«Помещая это письмо, мы решили не оглашать подпись, хотя нас об этом не просили. Следует заметить, что сразу же после трех памятных июльских дней мосье Гиньо объявил во всех газетах, что представляет студентов в распоряжение временного правительства».
Он снял очки и повертел их в руках.
— Кажется невероятным, что среди вас нашелся хотя бы один, кто мог так трусливо и подло поступить с нашей Нормальной школой, товарищами, со мной. Единственное, что мне остается сделать, это найти его, опросив каждого из вас в отдельности.
Повелительным жестом он указал на первого студента в первом ряду.
— Не вы написали это письмо?
— Конечно, нет, мосье.
Затем на второго:
— Вы, может быть?
— Нет, мосье.
Еще восемь вопросов — он рассчитал, и этот тип будет у него в руках. И минуты не пройдет.
Третьему:
— Вы писали письмо?
— Нет, мосье.
— Вы?
Ответа не последовало. Что-то пошло не так.
Он строго повторил:
— Второй раз спрашиваю, вы писали это письмо?
Он показал пальцем на четвертого студента в первом ряду:
— Не знаю, мосье, как ответить.
— Не знаете, вами ли написано письмо?
— Нет, мосье, знаю. Но я знаю также, что, ответив «нет» на ваш вопрос, я выдаю товарища.
«Паршивый щенок! — подумал директор. — Да как он смеет?» Без всякого перехода спокойствие мосье Гиньо внезапно рухнуло. Он грохнул кулаком о кафедру и неистово закричал:
— Боитесь выдать товарища? Какое благородство! Какая верность Иуде! Сегодня, молодой чело — зек, вы укрываете преступление, завтра станете соучастником. — Его крики слились в бушующий поток. — Я знаю, кто это сделал. Я узнаю гнойную язву на теле нашей школы, этого Иуду, который прячется среди нас.
Он сошел с кафедры, поравнялся со вторым рядом и указал на Эвариста.
— Вы! Вы это сделали! Попробуйте только возразить!
— Мосье…
— Не смейте разговаривать. Никогда больше не попадайтесь мне на глаза. Никогда! Слышали? Никогда! Складывайте вещи и убирайтесь. Ничего, мы отделаемся от этого студента.
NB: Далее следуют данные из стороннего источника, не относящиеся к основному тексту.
Background: an optimization exercise with open tools, aiming at small area and few clock cycles. Do not read the settings as production practice.
In this exercise RTL edits were held to simulation tests only and were not proved equivalent to the original.
No activity file was given, so power comes from the tool's default toggle rates.

### design.v
package efp_pkg;
   localparam int FRAME_BYTES = 32;
   localparam int CRC_POS     = FRAME_BYTES - 2;
   localparam int POS_RPM     = 13;
   localparam int POS_SENSOR  = 19;
   localparam int NUM_SENSORS = 5;
   localparam int CNT_W       = 6;
   localparam int COUNT_MAX   = 63;
   localparam int RPM_RAW_W = 16;
   localparam int RPM_X10_W = 20;
   localparam int SCALE_W   = 16;
   localparam int PROD_W    = RPM_X10_W + SCALE_W;
   localparam int RPM_W     = 28;
   localparam int Q_FRAC    = 8;
   localparam logic [15:0] CRC_INIT = 16'hFFFF;
   localparam logic [15:0] CRC_POLY = 16'hA001;
   localparam logic [7:0]         SENSOR_KEEP = 8'hFF;
   localparam logic [SCALE_W-1:0] SCALE_RESET = 16'd256;
   localparam logic [1:0] STATUS_OK      = 2'd0;
   localparam logic [1:0] STATUS_CRC_ERR = 2'd1;
   localparam logic [1:0] STATUS_LEN_ERR = 2'd2;
   typedef struct packed {
      logic [7:0] rx_byte;
      logic       frame_end;
   } req_item_type;
   typedef struct packed {
      logic [1:0]       frame_status;
      logic [RPM_W-1:0] rpm_value;
      logic [15:0]      voltage_tenths;
      logic [15:0]      current_tenths;
      logic [7:0]       fet_temperature;
      logic [7:0]       bec_temperature;
      logic [7:0]       motor_temperature;
      logic [7:0]       bec_voltage;
      logic [7:0]       bec_current;
   } rsp_item_type;
   typedef struct packed {
      logic                             len_ok;
      logic                             crc_ok;
      logic [RPM_X10_W-1:0]             rpm_x10;
      logic [15:0]                      voltage;
      logic [15:0]                      current;
      logic [NUM_SENSORS-1:0][7:0]      sensor;
   } frame_info_type;
endpackage
This design comes from an exercise in tuning for small area on the open sky130 flow, not from production work.
Where RTL was checked, it was by simulation tests only, not by an equivalence proof against the original.

Setup of north:
==> module sm_top, before the edit <==
module sm_top (
    input  logic               clk,
    input  logic               rst,
    input  sm_isa_pkg::instr_t instruction,
    output sm_data_pkg::pc_t   pc,
    input  logic               shift_dir,
    input  sm_data_pkg::word_t tx_data,
    input  logic               tx_valid,
    output logic               tx_ready,
    output sm_data_pkg::word_t rx_data,
    output logic               rx_valid,
    input  logic               rx_ready
);
    logic [2:0]  op;
    logic [2:0]  dst;
    logic [4:0]  opnd;
    assign op   = instruction[15:13];
    assign dst  = instruction[7:5];
    assign opnd = instruction[4:0];
    logic [31:0] x, y, osr;
    logic        y_valid, osr_valid;
    logic [5:0]  cnt;
    logic [31:0] mem [4];
    logic [1:0]  rd_ptr, wr_ptr;
    logic [2:0]  count;
    assign rx_data  = x;
    assign tx_ready = !count[2];
    assign rx_valid = (op == 3'd4) && !dst[2];
    logic fifo_empty;
    assign fifo_empty = (count == 3'd0);
    logic is_jmp, is_out, is_pull, is_mov, is_set;
    assign is_jmp  = (op == 3'd0);
    assign is_out  = (op == 3'd3) && !dst[2] && (dst[1:0] != 2'd0);
    assign is_pull = (op == 3'd4) && dst[2];
    assign is_mov  = (op == 3'd5);
    assign is_set  = (op == 3'd7);
    logic src_ok;
    assign src_ok = (opnd[2:0] == 3'd1) || (opnd[2:0] == 3'd2) ||
                    (opnd[2:0] == 3'd3) || (opnd[2:0] == 3'd7);
    logic bx, by, bo;
    always_comb begin
        bx = 1'b0;
        by = 1'b0;
        bo = 1'b0;
        if (is_jmp) begin
            bx = (dst == 3'd1) || (dst == 3'd2) || (dst == 3'd5);
            by = ((dst == 3'd3) || (dst == 3'd4)) && y_valid;
        end else if (is_mov) begin
            bx = (opnd[2:0] == 3'd1);
            by = (opnd[2:0] == 3'd2) && y_valid;
            bo = (opnd[2:0] == 3'd7) && osr_valid;
        end else if (is_pull) begin
            bx = 1'b1;
        end else if (is_out) begin
            bo = shift_dir && osr_valid;
        end
    end
    logic pop, stall, push;
    assign pop   = is_pull && !fifo_empty;
    assign stall = (op == 3'd4) && dst[0] && (dst[2] ? fifo_empty : !rx_ready);
    assign push  = tx_valid && !count[2];
    logic o_b;
    assign o_b = (is_pull && fifo_empty && !dst[0]) || (is_mov && src_ok && dst == 3'd7);
    logic load;
    assign load = pop || o_b;
    logic [4:0] ramt;
    logic [5:0] nfield;
    assign ramt   = is_out ? (shift_dir ? (5'd0 - opnd) : opnd) : 5'd0;
    assign nfield = is_out ? {(opnd == 5'd0) || !osr_valid, opnd} : {load || !osr_valid, 5'd0};
    logic [31:0] b, zlow, nrot, lowmask, keep;
    logic        b_zero;
    sm_zpre u_zpre (.b(b), .zlow(zlow), .zero(b_zero));
    logic [31:0] r1, r2, r3, r4;
    sm_rstage #(.K(1))  u_r0 (.a(osr), .s(ramt[0]), .y(r1));
    sm_rstage #(.K(2))  u_r1 (.a(r1),  .s(ramt[1]), .y(r2));
    sm_rstage #(.K(4))  u_r2 (.a(r2),  .s(ramt[2]), .y(r3));
    sm_rstage #(.K(8))  u_r3 (.a(r3),  .s(ramt[3]), .y(r4));
    sm_rstage #(.K(16)) u_r4 (.a(r4),  .s(ramt[4]), .y(nrot));
    sm_therm u_therm (.n(nfield), .lt(lowmask));
    sm_keep  u_keep  (.lowmask(lowmask), .dir(shift_dir), .keep(keep));
    logic x_ne_y;
    sm_neq u_neq (.a(x), .b(y), .ne(x_ne_y));
    logic [5:0] cnt_sum;
    logic [5:0] cnt_sat;
    assign cnt_sum = {1'b0, cnt[4:0]} + {1'b0, opnd};
    assign cnt_sat = {cnt[5] || cnt_sum[5] || (opnd == 5'd0), cnt_sum[4:0]};
    logic take_jump;
    always_comb begin
        case (dst)
            3'd0: take_jump = 1'b1;
            3'd1: take_jump = b_zero;
            3'd2: take_jump = !b_zero;
            3'd3: take_jump = b_zero;
            3'd4: take_jump = !b_zero;
            3'd5: take_jump = y_valid ? x_ne_y : !b_zero;
            3'd6: take_jump = 1'b0;
            default: take_jump = !cnt[5];
        endcase
    end
    logic [4:0] pc_next;
    assign pc_next = stall ? pc : ((is_jmp && take_jump) ? opnd : pc + 5'd1);
    logic w_b, w_dec, w_outl, w_outr, w_set;
    assign w_b    = is_mov && src_ok;
    assign w_dec  = is_jmp;
    assign w_outl = is_out && !shift_dir && osr_valid;
    assign w_outr = is_out && shift_dir;
    assign w_set  = is_set;
    logic wx, wy;
    assign wx = (is_jmp && dst == 3'd2) || ((is_out || is_set) && dst == 3'd1) ||
                (is_mov && src_ok && dst == 3'd1);
    assign wy = (is_jmp && dst == 3'd4) || ((is_out || is_set) && dst == 3'd2) ||
                (is_mov && src_ok && dst == 3'd2);
    logic [3:0] rsel;
    always_comb begin
        for (int k = 0; k < 4; k++) rsel[k] = pop && (rd_ptr == 2'(k));
    end
    logic [31:0] w, x_next, osr_next;
    for (genvar i = 0; i < 32; i++) begin : g_bit
        sm_bsel u_bsel (
            .x(x[i]), .y(y[i]), .osr(osr[i]), .bx(bx), .by(by), .bo(bo), .b(b[i])
        );
        if (i < 5) begin : g_low
            sm_wsel_imm u_wsel (
                .b(b[i]), .zlow(zlow[i]), .nrot(nrot[i]), .lm(lowmask[i]), .imm(opnd[i]),
                .w_b(w_b), .w_dec(w_dec), .w_outl(w_outl), .w_outr(w_outr), .w_set(w_set),
                .w(w[i])
            );
        end else begin : g_high
            sm_wsel u_wsel (
                .b(b[i]), .zlow(zlow[i]), .nrot(nrot[i]), .lm(lowmask[i]),
                .w_b(w_b), .w_dec(w_dec), .w_outl(w_outl), .w_outr(w_outr),
                .w(w[i])
            );
        end
        sm_hmux u_xmux (.s(wx), .a(w[i]), .h(x[i]), .y(x_next[i]));
        sm_omux u_omux (
            .e0(mem[0][i]), .e1(mem[1][i]), .e2(mem[2][i]), .e3(mem[3][i]), .rsel(rsel),
            .b(b[i]), .o_b(o_b), .nrot(nrot[i]), .keep(keep[i]), .y(osr_next[i])
        );
    end
    always_ff @(posedge clk or posedge rst) begin
        if (rst) begin
            pc  <= '0;
            x   <= '0;
            y_valid   <= 1'b0;
            osr_valid <= 1'b0;
            cnt <= 6'd32;
        end else begin
            pc  <= pc_next;
            x   <= x_next;
            if (wy) y_valid <= 1'b1;
            osr_valid <= 1'b1;
            if (load)        cnt <= 6'd0;
            else if (is_out) cnt <= cnt_sat;
        end
    end
    always_ff @(posedge clk) begin
        osr <= osr_next;
        if (wy) y <= w;
    end
    assign wr_ptr = rd_ptr + count[1:0];
    always_ff @(posedge clk) begin
        if (push) begin
            mem[wr_ptr] <= tx_data;
        end
    end
    always_ff @(posedge clk or posedge rst) begin
        if (rst) begin
            rd_ptr <= '0;
            count  <= '0;
        end else begin
            if (pop)  rd_ptr <= rd_ptr + 2'd1;
            case ({push, pop})
                2'b10:   count <= count + 3'd1;
                2'b01:   count <= count - 3'd1;
                default: count <= count;
            endcase
        end
    end
endmodule
Settings: LEC_CHECK=0, CAP_MARGIN=20, CORE_MARGIN=2, CORE_UTILIZATION=50, SLEW_MARGIN=20, SYNTH_HIERARCHICAL=1; clock period 5.0 ns.
standard.sh (not shown) runs the stock make flow with config.mk's settings and CLKGATE_MAP_FILE= SYNTH_SCRIPT=/design/flow/synth_recipe.tcl, a recipe that flattens the netlist after the stock synthesis.
==> flow/flow/run.sh <==
#!/bin/bash
# The standard layout, with two changes: the port buffers are the
# smallest buffer cell, and clock tree synthesis uses small clock buffers in
# small clusters and adds no dummy loads.
set -euo pipefail
export BUFFER_PORTS_ARGS="-buffer_cell sky130_fd_sc_hd__buf_1"
export CTS_ARGS="-sink_clustering_enable -repair_clock_nets -dont_use_dummy_load -buf_list {sky130_fd_sc_hd__clkbuf_4} -sink_clustering_size 8 -sink_clustering_max_diameter 40"
bash standard.sh > standard.log 2>&1
north reached the end of the flow, and the finished layout is clean on the timing, design-rule and antenna checks.
What south does differently from north at the input level:
--- a/flow/design.v
+++ b/flow/design.v
@@ -134,14 +134,14 @@
     sm_rstage #(.K(16)) u_r4 (.a(r4),  .s(ramt[4]), .y(nrot));
     sm_therm u_therm (.n(nfield), .lt(lowmask));
     sm_keep  u_keep  (.lowmask(lowmask), .dir(shift_dir), .keep(keep));
     logic x_ne_y;
     sm_neq u_neq (.a(x), .b(y), .ne(x_ne_y));
-    logic [5:0] cnt_sum;
+    logic [6:0] cnt_sum;
     logic [5:0] cnt_sat;
-    assign cnt_sum = {1'b0, cnt[4:0]} + {1'b0, opnd};
-    assign cnt_sat = {cnt[5] || cnt_sum[5] || (opnd == 5'd0), cnt_sum[4:0]};
+    assign cnt_sum = {1'b0, cnt} + {1'b0, (opnd == 5'd0), opnd};
+    assign cnt_sat = (cnt_sum >= 7'd32) ? 6'd32 : cnt_sum[5:0];
     logic take_jump;
     always_comb begin
         case (dst)
             3'd0: take_jump = 1'b1;
             3'd1: take_jump = b_zero;
[summary]
- Of south and north, north shows the lower count of clock-buffer cells in the layout, with south above it.
- south: slew at the pin with the worst max-slew slack higher than north
- [south] gate count after technology mapping fell 1.4% relative to north
- Delta (south minus north): buffer and inverter count on the worst path fell 1; sequential share of layout area about even; finished layout cell area about even.
- [compare] base=north new=south: number of gates resized after cts has remained practically unchanged; synthesized cell area has remained practically unchanged; portion of the clock cycle consumed by the worst path in the final layout has decreased; cell count has decreased.
- Between south and north, the die extent in y does not differ in any meaningful way.
- south: no failed stages, no open violations at the end
- Critical path's largest stage delay (south over north): increase, 0.07 ns
For north, only the layout was checked, not whether the RTL still works.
Хуже школа еще не видывала. Вон отсюда!
— Мосье, вы не имеете права…
— Молчать! Или, клянусь богом, я вас ударю. Вон! Убирайтесь…
Он повернулся к двоим, стоящим на сцене:
— Вами займутся мосье Хэбер и мосье Жюмель. Отправляйтесь сегодня же. Никогда больше не желаю ни видеть, ни слышать вас.
Он хлопнул дверью, вошел в кабинет и тяжело опустился на стул. Отер пот со лба. Пропади он пропадом, этот Галуа! И этот четвертый в первом ряду. Мосье Гиньо взял лист бумаги и принялся за письмо. Неровный, дрожащий почерк постепенно сделался увереннее, аккуратнее. Чем добродетельнее были его доводы, тем больше несправедливых обвинений он сыпал на голову Эвариста. Он писал:
«Господин министр!
С глубокой скорбью вынужден я немедленно до вести до вашего сведения о мере, которую мне пришлось принять на собственную ответственность и которую прошу вас безотлагательно утвердить. Я только что исключил из Нормальной школы и препроводил домой, к матери, ученика Галуа по причине, указанной в письме, которое я имел честь вам написать третьего дня.
Речь идет о письме, помещенном в номере «Газетт дез Эколь» — назовем ее своим именем — за тот же день, откровенно подписанном:
Судя по всему, мне было ясно, что автором письма является Галуа. Я решил, что школа больше не может нести тяжелую ответственность из-за одного человека. Виновный был обнаружен, и я не мог оставаться с ним под одной кровлей. Поэтому, на свой страх и риск, я исключил его, с запозданием сделав то, на что двадцать раз не решался в прошлом и с самого начала текущего года.
В самом деле, Галуа — единственный, кто с самого момента поступления в школу давал основания для непрерывных жалоб со стороны учителей и надзирателей.
Однако я слишком высоко ценил его несомненное математическое дарование. Я не доверял собственным впечатлениям, потому что был уже предубежден против этого ученика. Таким образом, я мирился с неровностями в его поведении, с его леностью, нетерпимым характером. Я не надеялся повлиять на его натуру, но стремился довести его до конца второго курса, чтобы не причинять горя его матери, которой, как мне известно, приходится рассчитывать на будущее сына. Все старания были напрасны. Я мог прощать ему мои собственные обиды, но с прошлого воскресенья убедился, что это зло исправить нельзя. Юноша совершенно лишен чувства нравственности, и, быть может, уже давно».